• [EXERCISE BRIEF] Go to the line containing "check / depth" in the records below and print it and every following line exactly, on through the line containing "li1: - / - / 1108", then stop.

• [RECORDS FOR PROCESSING]
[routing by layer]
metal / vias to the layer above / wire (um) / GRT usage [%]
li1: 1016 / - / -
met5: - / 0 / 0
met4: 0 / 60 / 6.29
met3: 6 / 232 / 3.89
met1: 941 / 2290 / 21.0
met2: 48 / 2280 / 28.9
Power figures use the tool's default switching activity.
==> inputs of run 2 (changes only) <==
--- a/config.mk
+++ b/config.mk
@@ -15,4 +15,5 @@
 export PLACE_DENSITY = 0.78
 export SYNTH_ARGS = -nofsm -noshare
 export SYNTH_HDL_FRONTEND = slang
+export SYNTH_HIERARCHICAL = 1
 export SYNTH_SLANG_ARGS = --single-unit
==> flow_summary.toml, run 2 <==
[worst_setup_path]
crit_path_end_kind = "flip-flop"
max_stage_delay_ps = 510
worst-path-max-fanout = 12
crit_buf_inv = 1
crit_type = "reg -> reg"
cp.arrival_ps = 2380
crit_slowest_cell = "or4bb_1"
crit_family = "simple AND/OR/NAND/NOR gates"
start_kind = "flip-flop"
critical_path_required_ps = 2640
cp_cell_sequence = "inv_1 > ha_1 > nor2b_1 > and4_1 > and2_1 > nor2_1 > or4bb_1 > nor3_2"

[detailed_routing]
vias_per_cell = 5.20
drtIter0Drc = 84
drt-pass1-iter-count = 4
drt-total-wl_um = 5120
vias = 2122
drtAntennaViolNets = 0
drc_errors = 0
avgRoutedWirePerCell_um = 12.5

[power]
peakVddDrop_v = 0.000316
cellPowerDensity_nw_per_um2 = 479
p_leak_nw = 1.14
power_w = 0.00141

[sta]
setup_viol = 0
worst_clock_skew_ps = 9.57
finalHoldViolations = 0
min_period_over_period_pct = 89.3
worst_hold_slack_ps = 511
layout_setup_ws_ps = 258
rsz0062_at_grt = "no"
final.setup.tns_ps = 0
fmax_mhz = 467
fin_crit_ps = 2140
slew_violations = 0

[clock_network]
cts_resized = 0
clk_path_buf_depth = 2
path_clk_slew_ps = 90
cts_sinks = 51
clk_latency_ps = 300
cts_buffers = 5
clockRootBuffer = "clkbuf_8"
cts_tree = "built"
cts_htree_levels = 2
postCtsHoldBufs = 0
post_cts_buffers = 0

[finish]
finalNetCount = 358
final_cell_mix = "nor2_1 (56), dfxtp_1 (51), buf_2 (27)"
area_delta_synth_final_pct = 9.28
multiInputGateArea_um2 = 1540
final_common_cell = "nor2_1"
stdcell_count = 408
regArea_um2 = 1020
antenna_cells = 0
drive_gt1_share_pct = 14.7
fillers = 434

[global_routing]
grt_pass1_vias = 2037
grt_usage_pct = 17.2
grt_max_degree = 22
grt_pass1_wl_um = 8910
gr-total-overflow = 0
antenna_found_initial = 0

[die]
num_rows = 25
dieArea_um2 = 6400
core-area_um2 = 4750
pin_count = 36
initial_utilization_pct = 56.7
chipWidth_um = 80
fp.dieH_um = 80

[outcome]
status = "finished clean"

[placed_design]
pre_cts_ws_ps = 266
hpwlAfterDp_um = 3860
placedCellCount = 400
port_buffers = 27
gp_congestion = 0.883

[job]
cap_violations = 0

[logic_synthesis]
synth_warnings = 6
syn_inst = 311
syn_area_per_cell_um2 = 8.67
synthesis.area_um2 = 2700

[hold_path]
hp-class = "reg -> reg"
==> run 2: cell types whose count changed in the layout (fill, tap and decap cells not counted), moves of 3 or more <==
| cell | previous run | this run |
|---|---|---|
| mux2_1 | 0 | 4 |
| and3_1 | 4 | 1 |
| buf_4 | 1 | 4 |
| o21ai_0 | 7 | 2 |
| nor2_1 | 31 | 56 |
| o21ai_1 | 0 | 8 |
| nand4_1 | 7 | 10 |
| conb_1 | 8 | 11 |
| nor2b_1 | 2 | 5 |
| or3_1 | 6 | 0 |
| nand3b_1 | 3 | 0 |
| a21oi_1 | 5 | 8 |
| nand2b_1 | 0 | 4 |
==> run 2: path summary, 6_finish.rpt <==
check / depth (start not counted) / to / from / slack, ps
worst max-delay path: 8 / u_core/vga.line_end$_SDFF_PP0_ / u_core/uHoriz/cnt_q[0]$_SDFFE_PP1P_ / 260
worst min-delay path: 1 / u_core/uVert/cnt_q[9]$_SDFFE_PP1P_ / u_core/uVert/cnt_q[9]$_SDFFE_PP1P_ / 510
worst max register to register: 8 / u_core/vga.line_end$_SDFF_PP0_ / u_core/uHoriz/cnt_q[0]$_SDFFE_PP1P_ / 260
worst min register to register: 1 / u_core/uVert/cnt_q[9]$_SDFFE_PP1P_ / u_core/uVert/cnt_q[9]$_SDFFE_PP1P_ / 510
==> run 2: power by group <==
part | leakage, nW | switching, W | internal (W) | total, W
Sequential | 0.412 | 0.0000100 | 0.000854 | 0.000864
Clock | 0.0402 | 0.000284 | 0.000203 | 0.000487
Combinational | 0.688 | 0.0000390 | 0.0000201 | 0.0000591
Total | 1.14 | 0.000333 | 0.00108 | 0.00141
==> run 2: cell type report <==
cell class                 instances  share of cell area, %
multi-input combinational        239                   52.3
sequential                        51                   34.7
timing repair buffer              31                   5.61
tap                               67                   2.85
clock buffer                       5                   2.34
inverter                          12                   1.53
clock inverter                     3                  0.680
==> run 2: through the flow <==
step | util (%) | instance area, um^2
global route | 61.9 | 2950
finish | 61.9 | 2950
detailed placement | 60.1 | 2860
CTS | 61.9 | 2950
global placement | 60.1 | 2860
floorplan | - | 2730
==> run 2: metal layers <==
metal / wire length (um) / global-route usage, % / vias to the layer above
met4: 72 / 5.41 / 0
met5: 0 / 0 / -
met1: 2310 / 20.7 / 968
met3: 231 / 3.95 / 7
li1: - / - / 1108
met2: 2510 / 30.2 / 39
===== src/rtl/mult_div_unit.sv =====
// Iterative MIPS multiply/divide unit: radix-2 shift-add multiply and restoring divide
// into the architectural HI/LO registers, plus MTHI/MTLO writes while idle.
module mult_div_unit #(
    parameter int unsigned WIDTH = 32,
    parameter int unsigned CNT_W = 6
) (
    input  logic             clk,
    input  logic             rst,
    input  logic             start,
    input  logic [1:0]       op,
    input  logic [WIDTH-1:0] srcA,
    input  logic [WIDTH-1:0] srcB,
    input  logic             mthi,
    input  logic             mtlo,
    output logic             busy,
    output logic             done,
    output logic [WIDTH-1:0] hi,
    output logic [WIDTH-1:0] lo
);

    localparam int unsigned W1 = WIDTH + 1;
    localparam int unsigned W2 = WIDTH + 2;
    localparam int unsigned WP = 2 * WIDTH;
    localparam logic [CNT_W-1:0] LAST_CNT = CNT_W'(WIDTH - 1);

    typedef enum logic [1:0] {
        S_IDLE = 2'd0,
        S_CALC = 2'd1,
        S_FIX  = 2'd2
    } state_e;

    state_e            r_state, w_state_nxt;
    logic              r_is_div, w_is_div_nxt;
    logic              r_b_zero, w_b_zero_nxt;
    logic              r_neg_q, w_neg_q_nxt;
    logic              r_neg_r, w_neg_r_nxt;
    logic [WIDTH-1:0]  r_a, w_a_nxt;
    logic [WIDTH-1:0]  r_mag_a, w_mag_a_nxt;
    logic [WIDTH-1:0]  r_mag_b, w_mag_b_nxt;
    logic [CNT_W-1:0]  r_cnt, w_cnt_nxt;
    logic [WP-1:0]     r_acc, w_acc_nxt;
    logic [W1-1:0]     r_rem, w_rem_nxt;
    logic              r_busy, w_busy_nxt;
    logic              r_done, w_done_nxt;
    logic [WIDTH-1:0]  r_hi, w_hi_nxt;
    logic [WIDTH-1:0]  r_lo, w_lo_nxt;

    // Operand magnitudes; MULTU/DIVU (op[0]=1) treat both operands as unsigned
    logic              w_sign_a, w_sign_b;
    logic [WIDTH-1:0]  w_in_mag_a, w_in_mag_b;
    assign w_sign_a   = ~op[0] & srcA[WIDTH-1];
    assign w_sign_b   = ~op[0] & srcB[WIDTH-1];
    assign w_in_mag_a = w_sign_a ? -srcA : srcA;
    assign w_in_mag_b = w_sign_b ? -srcB : srcB;

    // Multiply step: conditionally add multiplicand into the upper half, then shift right
    logic [W1-1:0]     w_madd;
    assign w_madd = {1'b0, r_acc[WP-1:WIDTH]} + {1'b0, (r_acc[0] ? r_mag_a : WIDTH'(0))};

    // Divide step: shift next dividend bit into the partial remainder and trial-subtract
    logic [W2-1:0]     w_trial, w_diff;
    logic              w_ge;
    assign w_trial = {r_rem, r_acc[WIDTH-1]};
    assign w_diff  = w_trial - W2'(r_mag_b);
    assign w_ge    = (w_trial >= W2'(r_mag_b));

    logic [WP-1:0]     w_prod;
    logic [WIDTH-1:0]  w_quo, w_rmd;
    assign w_prod = r_neg_q ? -r_acc : r_acc;
    assign w_quo  = r_neg_q ? -r_acc[WIDTH-1:0] : r_acc[WIDTH-1:0];
    assign w_rmd  = r_neg_r ? -r_rem[WIDTH-1:0] : r_rem[WIDTH-1:0];

    always_ff @(posedge clk or posedge rst) begin
        if (rst) r_state <= S_IDLE;
        else     r_state <= w_state_nxt;
    end

    always_comb begin
        w_state_nxt = r_state;
        case (r_state)
            S_IDLE:  if (start) w_state_nxt = S_CALC;
            S_CALC:  if (r_cnt == LAST_CNT) w_state_nxt = S_FIX;
            S_FIX:   w_state_nxt = S_IDLE;
            default: w_state_nxt = S_IDLE;
        endcase
    end

    always_comb begin
        w_is_div_nxt = r_is_div;
        w_b_zero_nxt = r_b_zero;
        w_neg_q_nxt  = r_neg_q;
        w_neg_r_nxt  = r_neg_r;
        w_a_nxt      = r_a;
        w_mag_a_nxt  = r_mag_a;
        w_mag_b_nxt  = r_mag_b;
        w_cnt_nxt    = r_cnt;
        w_acc_nxt    = r_acc;
        w_rem_nxt    = r_rem;
        w_hi_nxt     = r_hi;
        w_lo_nxt     = r_lo;
        w_done_nxt   = 1'b0;
        w_busy_nxt   = (w_state_nxt != S_IDLE);
        case (r_state)
            S_IDLE: begin
                if (start) begin
                    w_is_div_nxt = op[1];
                    w_b_zero_nxt = (srcB == '0);
                    w_neg_q_nxt  = w_sign_a ^ w_sign_b;
                    w_neg_r_nxt  = w_sign_a;
                    w_a_nxt      = srcA;
                    w_mag_a_nxt  = w_in_mag_a;
                    w_mag_b_nxt  = w_in_mag_b;
                    w_cnt_nxt    = '0;
                    w_rem_nxt    = '0;
                    w_acc_nxt    = op[1] ? {WIDTH'(0), w_in_mag_a} : {WIDTH'(0), w_in_mag_b};
                end else begin
                    if (mthi) w_hi_nxt = srcA;
                    if (mtlo) w_lo_nxt = srcA;
                end
            end
            S_CALC: begin
                w_cnt_nxt = r_cnt + CNT_W'(1);
                if (r_is_div) begin
                    w_rem_nxt = W1'(w_ge ? w_diff : w_trial);
                    w_acc_nxt = {r_acc[WP-1:WIDTH], r_acc[WIDTH-2:0], w_ge};
                end else begin
                    w_acc_nxt = {w_madd, r_acc[WIDTH-1:1]};
                end
            end
            S_FIX: begin
                w_done_nxt = 1'b1;
                if (!r_is_div) begin
                    w_hi_nxt = w_prod[WP-1:WIDTH];
                    w_lo_nxt = w_prod[WIDTH-1:0];
                end else if (r_b_zero) begin
                    w_hi_nxt = r_a;
                    w_lo_nxt = '1;
                end else begin
                    w_hi_nxt = w_rmd;
                    w_lo_nxt = w_quo;
                end
            end
            default: ;
        endcase
    end

    always_ff @(posedge clk or posedge rst) begin
        if (rst) begin
            r_is_div <= 1'b0;
            r_b_zero <= 1'b0;
            r_neg_q  <= 1'b0;
            r_neg_r  <= 1'b0;
            r_a      <= '0;
            r_mag_a  <= '0;
            r_mag_b  <= '0;
            r_cnt    <= '0;
            r_acc    <= '0;
            r_rem    <= '0;
            r_busy   <= 1'b0;
            r_done   <= 1'b0;
            r_hi     <= '0;
            r_lo     <= '0;
        end else begin
            r_is_div <= w_is_div_nxt;
            r_b_zero <= w_b_zero_nxt;
            r_neg_q  <= w_neg_q_nxt;
            r_neg_r  <= w_neg_r_nxt;
            r_a      <= w_a_nxt;
            r_mag_a  <= w_mag_a_nxt;
            r_mag_b  <= w_mag_b_nxt;
            r_cnt    <= w_cnt_nxt;
            r_acc    <= w_acc_nxt;
            r_rem    <= w_rem_nxt;
            r_busy   <= w_busy_nxt;
            r_done   <= w_done_nxt;
            r_hi     <= w_hi_nxt;
            r_lo     <= w_lo_nxt;
        end
    end

    assign busy = r_busy;
    assign done = r_done;
    assign hi   = r_hi;
    assign lo   = r_lo;

endmodule
## config.mk

```make
export PLATFORM = sky130hd
export DESIGN_NAME = step_pulse_gen
export DESIGN_NICKNAME = d
export VERILOG_FILES = /design/src/rtl/proj_pkg.sv /design/src/rtl/sync_chain.sv /design/src/rtl/step_pulse_gen.sv
export SDC_FILE = /design/constraint.sdc
export NUM_CORES = 1
export LEC_CHECK = 0
export CAP_MARGIN = 20
export CORE_AREA = 2 2 93 95
export DETAILED_ROUTE_END_ITERATION = 12
export DIE_AREA = 0 0 95 97
export PLACE_DENSITY = 0.47
export SETUP_SLACK_MARGIN = 0.4
export SKIP_LAST_GASP = 1
export SLEW_MARGIN = 5
export SYNTH_ARGS = -nofsm -noshare
export SYNTH_HDL_FRONTEND = slang
export SYNTH_SLANG_ARGS = --single-unit
```

## constraint.sdc

```tcl
create_clock -name CLK -period 2.63 [get_ports CLK]
set_clock_uncertainty 0.05 [all_clocks]
set_input_delay 0.3945 -clock CLK [delete_from_list [all_inputs] [get_ports CLK]]
set_output_delay 0.3945 -clock CLK [all_outputs]
set_load 0.01 [all_outputs]
```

• [OUTPUT OF THE EXERCISE]
check / depth (start not counted) / to / from / slack, ps
worst max-delay path: 8 / u_core/vga.line_end$_SDFF_PP0_ / u_core/uHoriz/cnt_q[0]$_SDFFE_PP1P_ / 260
worst min-delay path: 1 / u_core/uVert/cnt_q[9]$_SDFFE_PP1P_ / u_core/uVert/cnt_q[9]$_SDFFE_PP1P_ / 510
worst max register to register: 8 / u_core/vga.line_end$_SDFF_PP0_ / u_core/uHoriz/cnt_q[0]$_SDFFE_PP1P_ / 260
worst min register to register: 1 / u_core/uVert/cnt_q[9]$_SDFFE_PP1P_ / u_core/uVert/cnt_q[9]$_SDFFE_PP1P_ / 510
==> run 2: power by group <==
part | leakage, nW | switching, W | internal (W) | total, W
Sequential | 0.412 | 0.0000100 | 0.000854 | 0.000864
Clock | 0.0402 | 0.000284 | 0.000203 | 0.000487
Combinational | 0.688 | 0.0000390 | 0.0000201 | 0.0000591
Total | 1.14 | 0.000333 | 0.00108 | 0.00141
==> run 2: cell type report <==
cell class                 instances  share of cell area, %
multi-input combinational        239                   52.3
sequential                        51                   34.7
timing repair buffer              31                   5.61
tap                               67                   2.85
clock buffer                       5                   2.34
inverter                          12                   1.53
clock inverter                     3                  0.680
==> run 2: through the flow <==
step | util (%) | instance area, um^2
global route | 61.9 | 2950
finish | 61.9 | 2950
detailed placement | 60.1 | 2860
CTS | 61.9 | 2950
global placement | 60.1 | 2860
floorplan | - | 2730
==> run 2: metal layers <==
metal / wire length (um) / global-route usage, % / vias to the layer above
met4: 72 / 5.41 / 0
met5: 0 / 0 / -
met1: 2310 / 20.7 / 968
met3: 231 / 3.95 / 7
li1: - / - / 1108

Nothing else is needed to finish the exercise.